TASK REQUIREMENTS
Transcribe the following entries word for word. End with the line where "output, zero input." appears.

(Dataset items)

━━━━━━━━━━━━━━━━━━━━━━━━━━━━━━

===== src/include/ppol_ovr_if.sv =====
// Interface carrying per-pin pad controls from the main module to the pad stage.
`timescale 1ns/1ps
`default_nettype none
interface ppol_ovr_if #(parameter int N = 8);
  logic [N-1:0] pu_en;
  logic [N-1:0] drv_en;
  logic [N-1:0] drv_val;
  logic [N-1:0] in_en;
  logic [N-1:0] pad_in;
  logic [N-1:0] di;
  modport ctrl (output pu_en, output drv_en, output drv_val, output in_en, input di);
  modport pad  (input pu_en, input drv_en, input drv_val, input in_en, input pad_in,
                output di);
endinterface
`default_nettype wire


===== src/verilog/ppol_pad_stage.sv =====
// Pad stage: input clamp and the tap that feeds alternate-function inputs.
`timescale 1ns/1ps
`default_nettype none
module ppol_pad_stage
  import ppol_pkg::*;
(
  ppol_ovr_if.pad bus
);
  // The clamp sits before the schmitt trigger, so a floating pad draws no current.
  always_comb begin
    bus.di = bus.pad_in & bus.in_en;
  end
endmodule
`default_nettype wire


===== src/verilog/ppol_port.sv =====
// Port pin override logic with Avalon-MM register access and pin interrupts.
//
// Register access over Avalon-MM and the register offsets were chosen for this implementation.
`timescale 1ns/1ps
`default_nettype none
// How it works
// - Sleep clamp forces digital input low.
// - Enabled external interrupt pins escape clamp.
// - Clamp release on high pin sets flag.
// - Reset disables every pull-up.
// - Pull-up from override, else 0b010 decode, blocked while driver enabled.
// - Driver enable from override, else direction.
// - Driven value from override, else latch.
// - Input enable override beats sleep state.
// - Alternate input tapped before synchronizer.
// - Clock, clamp, pull-up disable shared.
// - Direction one output, zero input.
module ppol_port
  import ppol_pkg::*;
#(
  parameter int N = PPOL_PINS
) (
  input  wire logic         i_clk,
  input  wire logic         i_rst_b,
  input  wire logic [3:0]   i_avs_address,
  input  wire logic         i_avs_read,
  input  wire logic         i_avs_write,
  input  wire logic [31:0]  i_avs_writedata,
  input  wire logic [3:0]   i_avs_byteenable,
  output logic [31:0]       o_avs_readdata,
  output logic              o_avs_waitrequest,
  input  wire logic [N-1:0] i_pullup_override_en,
  input  wire logic [N-1:0] i_pullup_override_val,
  input  wire logic [N-1:0] i_dir_override_en,
  input  wire logic [N-1:0] i_dir_override_val,
  input  wire logic [N-1:0] i_value_override_en,
  input  wire logic [N-1:0] i_value_override_val,
  input  wire logic [N-1:0] i_input_en_override_en,
  input  wire logic [N-1:0] i_input_en_override_val,
  input  wire logic [N-1:0] i_pad_in,
  output logic [N-1:0]      o_pad_out,
  output logic [N-1:0]      o_pad_oe,
  output logic [N-1:0]      o_pad_pullup,
  output logic [N-1:0]      o_alt_digital_in,
  output logic              o_irq
);
  ppol_ovr_if #(.N(N)) ovr ();

  logic [N-1:0] pin_output_latch_reg;
  logic [N-1:0] pin_direction_bit_reg;
  logic [N-1:0] pin_input_sample_reg;
  logic         global_pullup_disable_reg;
  logic         sleep_clamp_reg;
  logic [N-1:0] irq_en_reg;
  logic [N-1:0] sense_edge_reg;
  logic [N-1:0] status_reg;
  logic [N-1:0] mask_reg;
  logic [N-1:0] ovr_pu_en_reg;
  logic [N-1:0] ovr_pu_val_reg;
  logic [N-1:0] ovr_dir_en_reg;
  logic [N-1:0] ovr_dir_val_reg;
  logic [N-1:0] ovr_pv_en_reg;
  logic [N-1:0] ovr_pv_val_reg;
  logic [N-1:0] ovr_ie_en_reg;
  logic [N-1:0] ovr_ie_val_reg;
  logic [N-1:0] sync1_reg;
  logic [N-1:0] sync2_reg;
  logic [N-1:0] sync3_reg;
  logic [N-1:0] pin_prev_reg;
  logic         ack_reg;
  logic [31:0]  readdata_reg;
  logic [N-1:0] edge_evt;
  logic         wr_strobe;
  logic         rd_strobe;

  // Byte lane zero carries every register, so only that lane enables a write.
  function automatic logic [N-1:0] wr_byte(input logic [N-1:0] old_v,
                                           input logic [31:0] wd,
                                           input logic [3:0] be);
    wr_byte = be[0] ? wd[N-1:0] : old_v;
  endfunction

  // Answer on the second edge so read data come from a register.
  assign wr_strobe = i_avs_write & ~ack_reg;
  assign rd_strobe = i_avs_read & ~ack_reg;

  always_ff @(posedge i_clk or negedge i_rst_b) begin
    if (!i_rst_b) begin
      ack_reg <= 1'b0;
    end else begin
      ack_reg <= (i_avs_read | i_avs_write) & ~ack_reg;
    end
  end

  always_ff @(posedge i_clk or negedge i_rst_b) begin
    if (!i_rst_b) begin
      pin_output_latch_reg      <= PPOL_RST_BYTE[N-1:0];
      pin_direction_bit_reg     <= PPOL_RST_BYTE[N-1:0];
      global_pullup_disable_reg <= 1'b0;
      sleep_clamp_reg           <= 1'b0;
      irq_en_reg                <= PPOL_RST_BYTE[N-1:0];
      sense_edge_reg            <= PPOL_RST_BYTE[N-1:0];
      mask_reg                  <= PPOL_RST_BYTE[N-1:0];
    end else if (wr_strobe) begin
      case (i_avs_address)
        PPOL_ADDR_LATCH: begin
          pin_output_latch_reg <= wr_byte(pin_output_latch_reg, i_avs_writedata,
                                          i_avs_byteenable);
        end
        PPOL_ADDR_DIR: begin
          pin_direction_bit_reg <= wr_byte(pin_direction_bit_reg, i_avs_writedata,
                                           i_avs_byteenable);
        end
        PPOL_ADDR_CTRL: begin
          if (i_avs_byteenable[0]) begin
            global_pullup_disable_reg <= i_avs_writedata[PPOL_CTRL_PUD_BIT];
            sleep_clamp_reg           <= i_avs_writedata[PPOL_CTRL_SLEEP_BIT];
          end
        end
        PPOL_ADDR_IRQEN: begin
          irq_en_reg <= wr_byte(irq_en_reg, i_avs_writedata, i_avs_byteenable);
        end
        PPOL_ADDR_SENSE: begin
          sense_edge_reg <= wr_byte(sense_edge_reg, i_avs_writedata, i_avs_byteenable);
        end
        PPOL_ADDR_MASK: begin
          mask_reg <= wr_byte(mask_reg, i_avs_writedata, i_avs_byteenable);
        end
        default: begin
        end
      endcase
    end
  end

  // Override inputs are registered so every pad output comes from a flip-flop.
  always_ff @(posedge i_clk or negedge i_rst_b) begin
    if (!i_rst_b) begin
      ovr_pu_en_reg  <= PPOL_RST_BYTE[N-1:0];
      ovr_pu_val_reg <= PPOL_RST_BYTE[N-1:0];
      ovr_dir_en_reg <= PPOL_RST_BYTE[N-1:0];
      ovr_dir_val_reg <= PPOL_RST_BYTE[N-1:0];
      ovr_pv_en_reg  <= PPOL_RST_BYTE[N-1:0];
      ovr_pv_val_reg <= PPOL_RST_BYTE[N-1:0];
      ovr_ie_en_reg  <= PPOL_RST_BYTE[N-1:0];
      ovr_ie_val_reg <= PPOL_RST_BYTE[N-1:0];
    end else begin
      ovr_pu_en_reg   <= i_pullup_override_en;
      ovr_pu_val_reg  <= i_pullup_override_val;
      ovr_dir_en_reg  <= i_dir_override_en;
      ovr_dir_val_reg <= i_dir_override_val;
      ovr_pv_en_reg   <= i_value_override_en;
      ovr_pv_val_reg  <= i_value_override_val;
      ovr_ie_en_reg   <= i_input_en_override_en;
      ovr_ie_val_reg  <= i_input_en_override_val;
    end
  end

  always_comb begin
    for (int k = 0; k < N; k++) begin
      ovr.pu_en[k] = ovr_pu_en_reg[k] ? ovr_pu_val_reg[k]
                   : ({pin_direction_bit_reg[k], pin_output_latch_reg[k],
                       global_pullup_disable_reg} == 3'b010);
      ovr.drv_en[k] = ovr_dir_en_reg[k] ? ovr_dir_val_reg[k]
                    : pin_direction_bit_reg[k];
      ovr.drv_val[k] = ovr_pv_en_reg[k] ? ovr_pv_val_reg[k]
                     : pin_output_latch_reg[k];
      ovr.in_en[k] = ovr_ie_en_reg[k] ? ovr_ie_val_reg[k]
                   : (~sleep_clamp_reg | irq_en_reg[k]);
    end
  end
  assign ovr.pad_in = i_pad_in;

  ppol_pad_stage u_pad (
    .bus (ovr.pad)
  );

  always_ff @(posedge i_clk or negedge i_rst_b) begin
    if (!i_rst_b) begin
      o_pad_pullup <= PPOL_RST_BYTE[N-1:0];
      o_pad_oe     <= PPOL_RST_BYTE[N-1:0];
      o_pad_out    <= PPOL_RST_BYTE[N-1:0];
    end else begin
      o_pad_pullup <= ovr.pu_en & ~ovr.drv_en;
      o_pad_oe     <= ovr.drv_en;
      o_pad_out    <= ovr.drv_en & ovr.drv_val;
    end
  end

  // One register stage on the tap; receivers add their own synchroniser.
  always_ff @(posedge i_clk or negedge i_rst_b) begin
    if (!i_rst_b) begin
      o_alt_digital_in <= PPOL_RST_BYTE[N-1:0];
    end else begin
      o_alt_digital_in <= ovr.di;
    end
  end

  always_ff @(posedge i_clk or negedge i_rst_b) begin
    if (!i_rst_b) begin
      sync1_reg            <= PPOL_RST_BYTE[N-1:0];
      sync2_reg            <= PPOL_RST_BYTE[N-1:0];
      sync3_reg            <= PPOL_RST_BYTE[N-1:0];
      pin_input_sample_reg <= PPOL_RST_BYTE[N-1:0];
      pin_prev_reg         <= PPOL_RST_BYTE[N-1:0];
    end else begin
      sync1_reg <= ovr.di;
      sync2_reg <= sync1_reg;
      sync3_reg <= sync2_reg;
      for (int k = 0; k < N; k++) begin
        if (sync2_reg[k] == sync3_reg[k]) begin
          pin_input_sample_reg[k] <= sync3_reg[k];
        end
      end
      pin_prev_reg <= pin_input_sample_reg;
    end
  end

  // Sense any change even on disabled pins, so clamp release on a high pin flags.
  always_comb begin
    edge_evt = (pin_input_sample_reg ^ pin_prev_reg) & sense_edge_reg;
  end

  // A new event in the clearing cycle wins over the clear.
  always_ff @(posedge i_clk or negedge i_rst_b) begin
    if (!i_rst_b) begin
      status_reg <= PPOL_RST_BYTE[N-1:0];
    end else if (wr_strobe && i_avs_address == PPOL_ADDR_STATUS && i_avs_byteenable[0]) begin
      status_reg <= (status_reg & ~i_avs_writedata[N-1:0]) | edge_evt;
    end else begin
      status_reg <= status_reg | edge_evt;
    end
  end

  always_ff @(posedge i_clk or negedge i_rst_b) begin
    if (!i_rst_b) begin
      o_irq <= 1'b0;
    end else begin
      o_irq <= |(status_reg & mask_reg);
    end
  end

  always_ff @(posedge i_clk or negedge i_rst_b) begin
    if (!i_rst_b) begin
      readdata_reg <= PPOL_UNMAPPED_DATA;
    end else if (rd_strobe) begin
      case (i_avs_address)
        PPOL_ADDR_LATCH:  readdata_reg <= 32'(pin_output_latch_reg);
        PPOL_ADDR_DIR:    readdata_reg <= 32'(pin_direction_bit_reg);
        PPOL_ADDR_PIN:    readdata_reg <= 32'(pin_input_sample_reg);
        PPOL_ADDR_CTRL:   readdata_reg <= {30'h00000000, sleep_clamp_reg,
                                           global_pullup_disable_reg};
        PPOL_ADDR_IRQEN:  readdata_reg <= 32'(irq_en_reg);
        PPOL_ADDR_SENSE:  readdata_reg <= 32'(sense_edge_reg);
        PPOL_ADDR_STATUS: readdata_reg <= 32'(status_reg);
        PPOL_ADDR_MASK:   readdata_reg <= 32'(mask_reg);
        default:          readdata_reg <= PPOL_UNMAPPED_DATA;
      endcase
    end
  end

  assign o_avs_readdata = readdata_reg;

  always_ff @(posedge i_clk or negedge i_rst_b) begin
    if (!i_rst_b) begin
      o_avs_waitrequest <= 1'b1;
    end else begin
      o_avs_waitrequest <= ~((i_avs_read | i_avs_write) & ~ack_reg);
    end
  end
endmodule
`default_nettype wire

━━━━━━━━━━━━━━━━━━━━━━━━━━━━━━

FINISHED EXERCISE
===== src/include/ppol_ovr_if.sv =====
// Interface carrying per-pin pad controls from the main module to the pad stage.
`timescale 1ns/1ps
`default_nettype none
interface ppol_ovr_if #(parameter int N = 8);
  logic [N-1:0] pu_en;
  logic [N-1:0] drv_en;
  logic [N-1:0] drv_val;
  logic [N-1:0] in_en;
  logic [N-1:0] pad_in;
  logic [N-1:0] di;
  modport ctrl (output pu_en, output drv_en, output drv_val, output in_en, input di);
  modport pad  (input pu_en, input drv_en, input drv_val, input in_en, input pad_in,
                output di);
endinterface
`default_nettype wire


===== src/verilog/ppol_pad_stage.sv =====
// Pad stage: input clamp and the tap that feeds alternate-function inputs.
`timescale 1ns/1ps
`default_nettype none
module ppol_pad_stage
  import ppol_pkg::*;
(
  ppol_ovr_if.pad bus
);
  // The clamp sits before the schmitt trigger, so a floating pad draws no current.
  always_comb begin
    bus.di = bus.pad_in & bus.in_en;
  end
endmodule
`default_nettype wire


===== src/verilog/ppol_port.sv =====
// Port pin override logic with Avalon-MM register access and pin interrupts.
//
// Register access over Avalon-MM and the register offsets were chosen for this implementation.
`timescale 1ns/1ps
`default_nettype none
// How it works
// - Sleep clamp forces digital input low.
// - Enabled external interrupt pins escape clamp.
// - Clamp release on high pin sets flag.
// - Reset disables every pull-up.
// - Pull-up from override, else 0b010 decode, blocked while driver enabled.
// - Driver enable from override, else direction.
// - Driven value from override, else latch.
// - Input enable override beats sleep state.
// - Alternate input tapped before synchronizer.
// - Clock, clamp, pull-up disable shared.
// - Direction one output, zero input.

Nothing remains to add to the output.